▶ **Your assignment**: From the records below, transcribe only the lines running from the one with "CELL_PAD_IN_SITES_DETAIL_PLACEMENT = 0" through the one with "gr-total-overflow 0 \". Keep both of those end lines.

▶ **Saved entries**:

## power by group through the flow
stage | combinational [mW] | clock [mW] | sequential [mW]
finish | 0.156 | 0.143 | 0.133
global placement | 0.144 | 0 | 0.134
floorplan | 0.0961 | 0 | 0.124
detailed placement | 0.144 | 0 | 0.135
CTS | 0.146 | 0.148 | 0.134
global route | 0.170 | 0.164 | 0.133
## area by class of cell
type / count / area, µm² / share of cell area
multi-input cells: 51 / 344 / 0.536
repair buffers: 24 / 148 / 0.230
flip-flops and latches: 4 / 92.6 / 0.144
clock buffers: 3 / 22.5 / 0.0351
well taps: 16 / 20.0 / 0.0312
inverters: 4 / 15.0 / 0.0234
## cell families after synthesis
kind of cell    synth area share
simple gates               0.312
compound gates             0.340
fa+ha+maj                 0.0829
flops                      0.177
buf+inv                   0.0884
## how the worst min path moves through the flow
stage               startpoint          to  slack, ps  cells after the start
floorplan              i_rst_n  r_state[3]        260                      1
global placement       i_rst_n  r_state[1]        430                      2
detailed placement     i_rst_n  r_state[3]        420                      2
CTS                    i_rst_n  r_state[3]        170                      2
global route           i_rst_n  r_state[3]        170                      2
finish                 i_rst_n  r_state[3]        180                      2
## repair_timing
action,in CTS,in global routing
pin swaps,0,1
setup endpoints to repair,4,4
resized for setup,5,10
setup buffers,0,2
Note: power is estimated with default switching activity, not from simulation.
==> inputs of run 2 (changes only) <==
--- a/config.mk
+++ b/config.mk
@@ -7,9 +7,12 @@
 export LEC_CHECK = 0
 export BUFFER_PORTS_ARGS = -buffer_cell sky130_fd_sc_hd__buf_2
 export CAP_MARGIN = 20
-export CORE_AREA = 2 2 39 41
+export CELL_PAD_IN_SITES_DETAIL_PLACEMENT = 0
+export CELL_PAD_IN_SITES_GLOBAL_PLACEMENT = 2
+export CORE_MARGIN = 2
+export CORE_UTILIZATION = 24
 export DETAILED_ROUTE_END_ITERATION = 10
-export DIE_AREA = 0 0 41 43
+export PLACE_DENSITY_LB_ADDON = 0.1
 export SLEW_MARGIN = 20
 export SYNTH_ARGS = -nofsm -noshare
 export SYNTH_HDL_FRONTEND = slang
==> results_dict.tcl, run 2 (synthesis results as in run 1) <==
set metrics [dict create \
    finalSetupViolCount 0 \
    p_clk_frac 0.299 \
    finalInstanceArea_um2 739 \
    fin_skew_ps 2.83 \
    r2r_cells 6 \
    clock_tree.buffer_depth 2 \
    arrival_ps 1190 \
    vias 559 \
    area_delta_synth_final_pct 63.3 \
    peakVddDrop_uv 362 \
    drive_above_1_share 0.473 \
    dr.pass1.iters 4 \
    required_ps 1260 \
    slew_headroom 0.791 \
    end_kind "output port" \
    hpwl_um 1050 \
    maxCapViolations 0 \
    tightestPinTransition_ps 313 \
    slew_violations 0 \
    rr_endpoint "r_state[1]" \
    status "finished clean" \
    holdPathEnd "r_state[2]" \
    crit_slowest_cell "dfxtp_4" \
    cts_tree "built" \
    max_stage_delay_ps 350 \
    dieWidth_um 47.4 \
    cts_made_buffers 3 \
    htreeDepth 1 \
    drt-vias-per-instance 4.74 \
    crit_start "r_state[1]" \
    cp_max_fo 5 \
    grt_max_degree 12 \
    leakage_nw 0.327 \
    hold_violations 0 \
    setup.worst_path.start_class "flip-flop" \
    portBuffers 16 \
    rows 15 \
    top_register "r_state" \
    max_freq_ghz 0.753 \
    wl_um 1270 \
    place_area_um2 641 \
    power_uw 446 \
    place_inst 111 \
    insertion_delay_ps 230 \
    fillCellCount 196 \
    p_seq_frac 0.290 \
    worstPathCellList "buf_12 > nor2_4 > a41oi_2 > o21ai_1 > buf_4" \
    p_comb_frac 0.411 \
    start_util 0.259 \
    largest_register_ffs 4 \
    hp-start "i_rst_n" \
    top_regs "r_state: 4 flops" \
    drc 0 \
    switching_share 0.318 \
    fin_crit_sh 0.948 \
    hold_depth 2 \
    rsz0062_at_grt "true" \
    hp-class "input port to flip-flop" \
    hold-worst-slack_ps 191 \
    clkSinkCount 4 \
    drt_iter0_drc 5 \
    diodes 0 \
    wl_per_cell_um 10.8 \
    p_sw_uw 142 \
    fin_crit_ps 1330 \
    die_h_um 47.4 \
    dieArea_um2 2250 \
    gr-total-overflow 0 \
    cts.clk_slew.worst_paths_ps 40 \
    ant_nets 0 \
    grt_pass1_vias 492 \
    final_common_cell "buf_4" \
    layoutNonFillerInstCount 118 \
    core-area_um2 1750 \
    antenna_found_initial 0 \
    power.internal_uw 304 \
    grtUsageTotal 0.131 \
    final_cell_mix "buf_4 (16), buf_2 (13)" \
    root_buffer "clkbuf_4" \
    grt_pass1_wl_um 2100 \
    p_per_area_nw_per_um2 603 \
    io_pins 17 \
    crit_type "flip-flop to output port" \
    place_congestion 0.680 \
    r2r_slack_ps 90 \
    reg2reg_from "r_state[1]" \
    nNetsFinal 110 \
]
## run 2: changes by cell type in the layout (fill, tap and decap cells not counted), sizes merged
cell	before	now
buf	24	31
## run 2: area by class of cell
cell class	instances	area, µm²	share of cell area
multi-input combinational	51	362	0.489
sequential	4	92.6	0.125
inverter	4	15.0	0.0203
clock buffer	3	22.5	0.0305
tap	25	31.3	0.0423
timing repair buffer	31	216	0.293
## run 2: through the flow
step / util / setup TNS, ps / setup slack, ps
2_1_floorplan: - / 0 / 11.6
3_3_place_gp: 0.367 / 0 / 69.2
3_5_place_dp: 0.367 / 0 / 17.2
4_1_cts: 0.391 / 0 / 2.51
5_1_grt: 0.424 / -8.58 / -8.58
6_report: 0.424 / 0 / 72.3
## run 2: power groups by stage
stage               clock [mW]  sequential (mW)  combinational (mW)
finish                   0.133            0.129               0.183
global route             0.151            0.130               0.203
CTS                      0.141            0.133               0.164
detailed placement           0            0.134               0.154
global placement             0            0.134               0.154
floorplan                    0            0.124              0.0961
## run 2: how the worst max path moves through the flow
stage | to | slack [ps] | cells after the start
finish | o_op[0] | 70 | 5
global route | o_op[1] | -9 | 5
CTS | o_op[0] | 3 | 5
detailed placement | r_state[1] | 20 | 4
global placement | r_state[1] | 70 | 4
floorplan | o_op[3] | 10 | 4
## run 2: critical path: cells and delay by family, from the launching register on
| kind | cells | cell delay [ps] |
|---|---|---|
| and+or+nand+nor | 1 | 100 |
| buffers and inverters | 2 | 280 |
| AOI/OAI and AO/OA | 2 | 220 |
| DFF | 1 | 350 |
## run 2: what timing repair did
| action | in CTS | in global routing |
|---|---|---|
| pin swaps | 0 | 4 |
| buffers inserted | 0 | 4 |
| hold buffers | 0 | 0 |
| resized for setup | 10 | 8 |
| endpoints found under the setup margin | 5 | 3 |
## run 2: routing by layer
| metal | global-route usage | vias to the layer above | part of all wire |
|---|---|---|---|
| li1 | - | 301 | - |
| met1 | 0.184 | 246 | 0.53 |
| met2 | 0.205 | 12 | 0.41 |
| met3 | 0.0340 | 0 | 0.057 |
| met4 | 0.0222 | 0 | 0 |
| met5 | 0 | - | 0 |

▶ **Exercise result**:
+export CELL_PAD_IN_SITES_DETAIL_PLACEMENT = 0
+export CELL_PAD_IN_SITES_GLOBAL_PLACEMENT = 2
+export CORE_MARGIN = 2
+export CORE_UTILIZATION = 24
 export DETAILED_ROUTE_END_ITERATION = 10
-export DIE_AREA = 0 0 41 43
+export PLACE_DENSITY_LB_ADDON = 0.1
 export SLEW_MARGIN = 20
 export SYNTH_ARGS = -nofsm -noshare
 export SYNTH_HDL_FRONTEND = slang
==> results_dict.tcl, run 2 (synthesis results as in run 1) <==
set metrics [dict create \
    finalSetupViolCount 0 \
    p_clk_frac 0.299 \
    finalInstanceArea_um2 739 \
    fin_skew_ps 2.83 \
    r2r_cells 6 \
    clock_tree.buffer_depth 2 \
    arrival_ps 1190 \
    vias 559 \
    area_delta_synth_final_pct 63.3 \
    peakVddDrop_uv 362 \
    drive_above_1_share 0.473 \
    dr.pass1.iters 4 \
    required_ps 1260 \
    slew_headroom 0.791 \
    end_kind "output port" \
    hpwl_um 1050 \
    maxCapViolations 0 \
    tightestPinTransition_ps 313 \
    slew_violations 0 \
    rr_endpoint "r_state[1]" \
    status "finished clean" \
    holdPathEnd "r_state[2]" \
    crit_slowest_cell "dfxtp_4" \
    cts_tree "built" \
    max_stage_delay_ps 350 \
    dieWidth_um 47.4 \
    cts_made_buffers 3 \
    htreeDepth 1 \
    drt-vias-per-instance 4.74 \
    crit_start "r_state[1]" \
    cp_max_fo 5 \
    grt_max_degree 12 \
    leakage_nw 0.327 \
    hold_violations 0 \
    setup.worst_path.start_class "flip-flop" \
    portBuffers 16 \
    rows 15 \
    top_register "r_state" \
    max_freq_ghz 0.753 \
    wl_um 1270 \
    place_area_um2 641 \
    power_uw 446 \
    place_inst 111 \
    insertion_delay_ps 230 \
    fillCellCount 196 \
    p_seq_frac 0.290 \
    worstPathCellList "buf_12 > nor2_4 > a41oi_2 > o21ai_1 > buf_4" \
    p_comb_frac 0.411 \
    start_util 0.259 \
    largest_register_ffs 4 \
    hp-start "i_rst_n" \
    top_regs "r_state: 4 flops" \
    drc 0 \
    switching_share 0.318 \
    fin_crit_sh 0.948 \
    hold_depth 2 \
    rsz0062_at_grt "true" \
    hp-class "input port to flip-flop" \
    hold-worst-slack_ps 191 \
    clkSinkCount 4 \
    drt_iter0_drc 5 \
    diodes 0 \
    wl_per_cell_um 10.8 \
    p_sw_uw 142 \
    fin_crit_ps 1330 \
    die_h_um 47.4 \
    dieArea_um2 2250 \
    gr-total-overflow 0 \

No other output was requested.